La gran mayoría hemos sido testigos estos días de Navidad de cómo familias enteras han tenido que confinarse en la soledad, al haber sido contagiado alguno de sus miembros. Suponemos que como está pasando en España está pasando en numerosos países de todo el mundo.
Pero a esta búsqueda de soledad para evitar el contagio epidémico, se le ha sumado este año la fragmentación de grupos y familias no solo como medida preventiva de la expansión de la pandemia, sino porque está calando en nuestras mentes el mensaje poco navideño de que cuanto menor sea el grupo que se reúna para celebrar las fiestas, mejor para la sanidad.
Hasta ahora, en nuestra civilización, vivir en soledad ha sido sinónimo de tristeza, situación de riesgo o añoranza de compañía. La dureza de las condiciones sociales y económicas en las que vivimos, con una convivencia marcada con frecuencia con las confrontaciones y las tensiones, ha hecho que nos acordemos del refrán español “Más vale estar solo…” Exceptuando a los niños y jóvenes, los adultos pueden vivir una soledad si no con sentimientos de alegría, sí con sentimientos de paz, serenidad, aunque éstos estén condimentados de añoranzas infantiles o amorosas perdidas. No es tan trágica la soledad de un adulto sano (que esté libre de trastornos mentales graves o leves). A esa edad la persona adulta tiene un bagaje emocional y material suficiente para saberse cuidar razonablemente.
En estos días una pareja puede decidir dividirse yéndose uno al norte y otro al sur. O una abuela o abuelo puede rehusar la compañía impuesta por los hijos y/o nietos, sin necesidad de hablar de abandono, o masoquismo, o desinterés por los demás. El individualismo exacerbado de nuestra sociedad desde hace muchas décadas ha dado lugar, casi a la fuerza, a que valoremos, o al menos no vivamos trágicamente, una soledad coyuntural, que puede ser vivida como liberadora.
Me contaba el otro día un familiar de estos que a causa de la pandemia se ha visto obligado a vivir solo las navidades, el menú que tenía preparado para su cena de Nochebuena: me describía el primer, el segundo, el tercer plato…con un placer anticipado que desde luego negaba en él la existencia de cualquier sentimiento depresivo o de añoranza del semejante.
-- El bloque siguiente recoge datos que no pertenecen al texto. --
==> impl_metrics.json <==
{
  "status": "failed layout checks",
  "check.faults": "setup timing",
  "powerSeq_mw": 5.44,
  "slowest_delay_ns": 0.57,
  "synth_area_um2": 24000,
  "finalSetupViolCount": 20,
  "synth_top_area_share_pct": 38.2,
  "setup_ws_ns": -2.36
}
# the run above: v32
==> inputs of exp/ember <==
Design testSlave, start of the top module:
module testSlave(input clk, input reset,
    input  S_AXI_RREADY,
    output S_AXI_RVALID,
    output[5:0] S_AXI_RID,
    output[31:0] S_AXI_RDATA,
    output[1:0] S_AXI_RRESP,
    output S_AXI_RLAST,
    output S_AXI_ARREADY,
    input  S_AXI_ARVALID,
    input [5:0] S_AXI_ARID,
    input [5:0] S_AXI_ARADDR,
    input [7:0] S_AXI_ARLEN,
    input [2:0] S_AXI_ARSIZE,
    input [1:0] S_AXI_ARBURST,
    output S_AXI_WREADY,
    input  S_AXI_WVALID,
    input [31:0] S_AXI_WDATA,
    input [3:0] S_AXI_WSTRB,
    input  S_AXI_WLAST,
    output S_AXI_AWREADY,
    input  S_AXI_AWVALID,
    input [5:0] S_AXI_AWID,
    input [5:0] S_AXI_AWADDR,
    input [7:0] S_AXI_AWLEN,
    input [2:0] S_AXI_AWSIZE,
    input [1:0] S_AXI_AWBURST,
    input  S_AXI_BREADY,
    output S_AXI_BVALID,
    output[5:0] S_AXI_BID,
    output[1:0] S_AXI_BRESP
);
  reg [1:0] axi_bresp;
  wire[1:0] T0;
  wire[1:0] T1;
  wire T2;
  wire T3;
  wire T4;
  wire T5;
  wire T6;
  reg  axi_bvalid;
  wire T7;
  wire T8;
  wire T9;
  wire T10;
  wire T11;
  wire T12;
  wire T13;
  wire T14;
  wire T15;
  reg  axi_wready;
  wire T16;
  wire T17;
  wire T18;
  wire T19;
  wire T20;
  wire T21;
  wire T22;
  wire T23;
  wire T24;
  wire T25;
  wire T26;
  wire T27;
  wire T28;
  reg  axi_awv_awr_flag;
  wire T29;
  wire T30;
  wire T31;
  wire T32;
  wire T33;
  wire T34;
  wire T35;
  reg  axi_arv_arr_flag;
  wire T36;
  wire T37;
  wire T38;
  wire T39;
  wire T40;
  wire T41;
  wire T42;
  wire T43;
  wire T44;
  wire T45;
  wire T46;
  reg  axi_arready;
  wire T47;
  wire T48;
  wire T49;
  wire T50;
  wire T51;
  wire T52;
  wire T53;
  wire T54;
  reg [7:0] axi_arlen;
  wire[7:0] T55;
  wire[7:0] T56;
  wire T57;
  wire T58;
  wire T59;
  wire T60;
  wire T61;
  wire T62;
  wire T63;
  reg [7:0] axi_arlen_cntr;
  wire[7:0] T64;
  wire[7:0] T65;
  wire[7:0] T66;
  wire[7:0] T67;
  ...
clock: 2.78 ns
lec_check: 0
abc_area: 1
cap_margin: 20
cell_pad_in_sites_detail_placement: 0
core_margin: 2
core_utilization: 21
cts_cluster_diameter: 38
cts_cluster_size: 70
gpl_timing_driven: 1
place_density: 0.72
setup_slack_margin: 0.44
slew_margin: 20
run.sh (not shown) runs the stock make flow with config.mk's settings and CLKGATE_MAP_FILE=.
==> exp/fjord (differences from exp/ember) <==
==> flow/config.mk (replaced) <==
export PLATFORM = sky130hd
export DESIGN_NAME = testSlave
export DESIGN_NICKNAME = testSlave
export VERILOG_FILES = /design/flow/design.v
export SDC_FILE = /design/flow/constraint.sdc
export NUM_CORES = 4
export LEC_CHECK = 0
export CAP_MARGIN = 20
export CORE_MARGIN = 2
export CORE_UTILIZATION = 58
export SLEW_MARGIN = 20
==> flow/constraint.sdc (replaced) <==
create_clock -name core_clock -period 1.98 [get_ports {clk}]
set_input_delay 0.3960 -clock core_clock [delete_from_list [all_inputs] [get_ports {clk}]]
set_output_delay 0.3960 -clock core_clock [all_outputs]
set_load 0.01 [all_outputs]
==> results <==
exp/ember went through all stages and came out clean. exp/fjord finished but failed the layout checks on negative setup slack. Between exp/ember and exp/fjord, the lower total power is in exp/ember (gap about 23%, measured against exp/fjord). Between exp/fjord and exp/ember, the lower cell area is in exp/ember (gap about 2.2%, measured against exp/ember). Against exp/ember, the synthesized area of exp/fjord is larger by about 0.55%. Clock power: exp/fjord is higher than exp/ember (about 10%). Between exp/fjord and exp/ember, the lower wire length is in exp/fjord (gap about 8%, measured against exp/ember). Against exp/fjord, the first-iteration DRC count of exp/ember is lower by about 13%. In exp/ember the setup slack is better than in exp/fjord, by 0.90 ns.

========
==> build 25 <==
testSlave again, from the RTL that the note above started with.
// testSlave
module testSlave(input clk, input reset,
    input  S_AXI_RREADY,
    output S_AXI_RVALID,
    output[5:0] S_AXI_RID,
    output[31:0] S_AXI_RDATA,
    output[1:0] S_AXI_RRESP,
    output S_AXI_RLAST,
    output S_AXI_ARREADY,
    input  S_AXI_ARVALID,
    input [5:0] S_AXI_ARID,
    input [5:0] S_AXI_ARADDR,
    input [7:0] S_AXI_ARLEN,
    input [2:0] S_AXI_ARSIZE,
    input [1:0] S_AXI_ARBURST,
    output S_AXI_WREADY,
    input  S_AXI_WVALID,
    input [31:0] S_AXI_WDATA,
    input [3:0] S_AXI_WSTRB,
    input  S_AXI_WLAST,
    output S_AXI_AWREADY,
    input  S_AXI_AWVALID,
    input [5:0] S_AXI_AWID,
    input [5:0] S_AXI_AWADDR,
    input [7:0] S_AXI_AWLEN,
    input [2:0] S_AXI_AWSIZE,
    input [1:0] S_AXI_AWBURST,
    input  S_AXI_BREADY,
    output S_AXI_BVALID,
    output[5:0] S_AXI_BID,
    output[1:0] S_AXI_BRESP
);
  reg [1:0] axi_bresp;
  wire[1:0] T0;
  wire[1:0] T1;
  wire T2;
  wire T3;
  wire T4;
  wire T5;
  wire T6;
  reg  axi_bvalid;
  wire T7;
  wire T8;
  wire T9;
  wire T10;
  wire T11;
  wire T12;
  wire T13;
  wire T14;
  wire T15;
  reg  axi_wready;
  wire T16;
  wire T17;
  wire T18;
  wire T19;
  wire T20;
  wire T21;
  wire T22;
  wire T23;
  wire T24;
  wire T25;
  wire T26;
  wire T27;
  wire T28;
  reg  axi_awv_awr_flag;
  wire T29;
  wire T30;
  wire T31;
  wire T32;
  wire T33;
  wire T34;
  wire T35;
  reg  axi_arv_arr_flag;
  wire T36;
  wire T37;
  wire T38;
  wire T39;
  wire T40;
  wire T41;
  wire T42;
  wire T43;
  wire T44;
  wire T45;
  wire T46;
  reg  axi_arready;
  wire T47;
  wire T48;
  wire T49;
  wire T50;
  wire T51;
  wire T52;
  wire T53;
  wire T54;
  reg [7:0] axi_arlen;
  wire[7:0] T55;
  wire[7:0] T56;
  wire T57;
  wire T58;
  wire T59;
  wire T60;
  wire T61;
  wire T62;
  wire T63;
  reg [7:0] axi_arlen_cntr;
  wire[7:0] T64;
  wire[7:0] T65;
  wire[7:0] T66;
  wire[7:0] T67;
  wire T68;
  ...
Settings: LEC_CHECK=0, ABC_AREA=1, CAP_MARGIN=0, CORE_MARGIN=2, CORE_UTILIZATION=72, CTS_CLUSTER_DIAMETER=275, CTS_CLUSTER_SIZE=10, HOLD_SLACK_MARGIN=0.24, PLACE_DENSITY_LB_ADDON=0.09, SLEW_MARGIN=20; clock period 1.85 ns.
==> build 61 (differences from build 25) <==
ABC_AREA = default   (was 1)
CAP_MARGIN = 20   (was 0)
CORE_UTILIZATION = 70   (was 72)
CTS_CLUSTER_DIAMETER = default   (was 275)
CTS_CLUSTER_SIZE = 41   (was 10)
HOLD_SLACK_MARGIN = default   (was 0.24)
PLACE_DENSITY = 0.63   (was default)
PLACE_DENSITY_LB_ADDON = default   (was 0.09)
SETUP_SLACK_MARGIN = 0.4   (was default)
==> flow/constraint.sdc (replaced) <==
create_clock -name core_clock -period 1.82 [get_ports {clk}]
set_input_delay 0.3640 -clock core_clock [delete_from_list [all_inputs] [get_ports {clk}]]
set_output_delay 0.3640 -clock core_clock [all_outputs]
set_load 0.01 [all_outputs]
==> trial 38 (differences from build 25) <==
ABC_AREA = default   (was 1)
CAP_MARGIN = 20   (was 0)
CTS_CLUSTER_DIAMETER = default   (was 275)
CTS_CLUSTER_SIZE = 42   (was 10)
HOLD_SLACK_MARGIN = default   (was 0.24)
PLACE_DENSITY = 0.6   (was default)
PLACE_DENSITY_LB_ADDON = default   (was 0.09)
==> flow/constraint.sdc (replaced) <==
create_clock -name core_clock -period 2.27 [get_ports {clk}]
set_input_delay 0.4540 -clock core_clock [delete_from_list [all_inputs] [get_ports {clk}]]
set_output_delay 0.4540 -clock core_clock [all_outputs]
set_load 0.01 [all_outputs]
==> run notes <==
Purpose: to document the outcome of synthesis and place and route.

Synthesis
In the post-synthesis netlist, the biggest area contributors are edfxtp_1, and3_1, and2_1. The sequential area share after synthesis is 0.675. The distinct cell type count after synthesis is 56.

Placement
The placed cell area is 0.0300 mm2. In the placement report, post-DP HPWL is listed as ~46000 um.

Final timing
The final setup violation count is 1149. The setup slack of the critical path after layout is -0.660 ns.

Outcome
The run did not pass the layout checks because of setup timing. The flow ran to the end, but the layout failed its checks.

Die
From left edge to right edge, the die measures roughly 200 um.
the above is filed under build 61
[flow/config.mk]
export PLATFORM = sky130hd
export DESIGN_NAME = alu_add
export DESIGN_NICKNAME = alu_add
export VERILOG_FILES = /design/flow/design.v
export SDC_FILE = /design/flow/constraint.sdc
export NUM_CORES = 4
export LEC_CHECK = 0
export CAP_MARGIN = 15
export CELL_PAD_IN_SITES_GLOBAL_PLACEMENT = 2
export CORE_ASPECT_RATIO = 0.76
export CORE_MARGIN = 3
export CORE_UTILIZATION = 56
export CTS_CLUSTER_SIZE = 56
export GPL_ROUTABILITY_DRIVEN = 0
export PLACE_DENSITY_LB_ADDON = 0.15
export SETUP_SLACK_MARGIN = 0.23
export SLEW_MARGIN = 10
export TNS_END_PERCENT = 40
[flow/constraint.sdc]
create_clock -name core_clock -period 2.96 [get_ports {clk_i}]
set_input_delay 0.5920 -clock core_clock [delete_from_list [all_inputs] [get_ports {clk_i}]]
set_output_delay 0.5920 -clock core_clock [all_outputs]
set_load 0.01 [all_outputs]
[flow/design.v]
package calc_pkg;
    typedef struct packed {
        logic on;
        logic off;
        logic mem_rc;
        logic mem_sub;
        logic mem_add;
        logic op_percent;
        logic op_sqrt;
        logic op_div;
        logic op_mul;
        logic op_sub;
        logic op_add;
        logic op_eq;
        logic dot;
        logic num_1;
        logic num_2;
        logic num_3;
        logic num_4;
        logic num_5;
        logic num_6;
        logic num_7;
        logic num_8;
        logic num_9;
        logic num_0;
    } buttons_t;
    typedef enum logic [4:0] {
        B_NONE,          
        B_ON,            
        B_OFF,           
        B_MEM_RC,        
        B_MEM_SUB,       
        B_MEM_ADD,       
        B_OP_PERCENT,    
        B_OP_SQRT,       
        B_OP_DIV,        
        B_OP_MUL,        
        B_OP_SUB,        
        B_OP_ADD,        
        B_OP_EQ,         
        B_DOT,           
        B_NUM_1,         
        B_NUM_2,         
        B_NUM_3,         
        B_NUM_4,         
        B_NUM_5,         
        B_NUM_6,         
        B_NUM_7,         
        B_NUM_8,         
        B_NUM_9,         
        B_NUM_0,         
        B_UNKNOWN        
    } active_button_t;
    function automatic logic isNumberButton(active_button_t active_button);
        isNumberButton = ((active_button >= calc_pkg::B_NUM_1) && (active_button <= calc_pkg::B_NUM_0));
    endfunction
    function automatic logic isOpButton(active_button_t active_button);
        isOpButton = ((active_button >= calc_pkg::B_OP_DIV) && (active_button <= calc_pkg::B_OP_ADD));
    endfunction
    function automatic logic isEqButton(active_button_t active_button);
        isEqButton = (active_button == calc_pkg::B_OP_EQ);
    endfunction
    function automatic logic isDotButton(active_button_t active_button);
        isDotButton = (active_button == calc_pkg::B_DOT);
    endfunction
    typedef logic [3:0] bcd_t;
    function automatic logic [6:0] bcd2segments(bcd_t bcd);
        unique case (bcd)
            4'd0: bcd2segments = 7'b1111110;
            4'd1: bcd2segments = 7'b0110000;
            4'd2: bcd2segments = 7'b1101101;
            4'd3: bcd2segments = 7'b1111001;
            4'd4: bcd2segments = 7'b0110011;
            4'd5: bcd2segments = 7'b1011011;
            4'd6: bcd2segments = 7'b1011111;
            4'd7: bcd2segments = 7'b1110000;
            4'd8: bcd2segments = 7'b1111111;
            4'd9: bcd2segments = 7'b1111011;
            default: bcd2segments = 7'bxxxxxxx;
        endcase
    endfunction
    typedef enum logic [1:0] {
        OP_NONE,
        OP_ADD,
        OP_MUL,
        OP_DIV
    } op_t;
    function automatic op_t button2op(active_button_t active_button);
        unique case (active_button)
            calc_pkg::B_OP_DIV: button2op = calc_pkg::OP_DIV;
            calc_pkg::B_OP_MUL: button2op = calc_pkg::OP_MUL;
            calc_pkg::B_OP_SUB: button2op = calc_pkg::OP_ADD;
            calc_pkg::B_OP_ADD: button2op = calc_pkg::OP_ADD;
            default: button2op = calc_pkg::OP_NONE;
        endcase
    endfunction
    function automatic bcd_t button2bcd(active_button_t active_button);
        unique case (active_button)
            calc_pkg::B_NUM_1: button2bcd = 1;
            calc_pkg::B_NUM_2: button2bcd = 2;
            calc_pkg::B_NUM_3: button2bcd = 3;
            calc_pkg::B_NUM_4: button2bcd = 4;
            calc_pkg::B_NUM_5: button2bcd = 5;
            calc_pkg::B_NUM_6: button2bcd = 6;
            calc_pkg::B_NUM_7: button2bcd = 7;
            calc_pkg::B_NUM_8: button2bcd = 8;
            calc_pkg::B_NUM_9: button2bcd = 9;
            calc_pkg::B_NUM_0: button2bcd = 0;
            default: button2bcd = 0;
        endcase
    endfunction
    parameter NumDigits = 8;
    typedef logic unsigned [$clog2(NumDigits)-1:0] exponent_t;
    typedef struct packed {
        logic error;
        logic sign;
        exponent_t exponent;
        bcd_t [NumDigits-1:0] significand;
    } num_t;
    function automatic num_t neg(num_t num);
        neg = num;
        neg.sign = !num.sign;
    endfunction
endpackage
En mi experiencia de psicólogo clínico he visto muchos hijos de familias numerosas decidir vivir y disfrutar repetidas veces de situaciones de soledad en su etapa adulta, de tal modo que parecía claro que su experiencia vivida de hijo de familia numerosa no había sido demasiado placentera. Su sentido común (o egoísmo, quizás, desde otra perspectiva) le había empujado a valorar o sobrevalorar las ventajas de la soledad.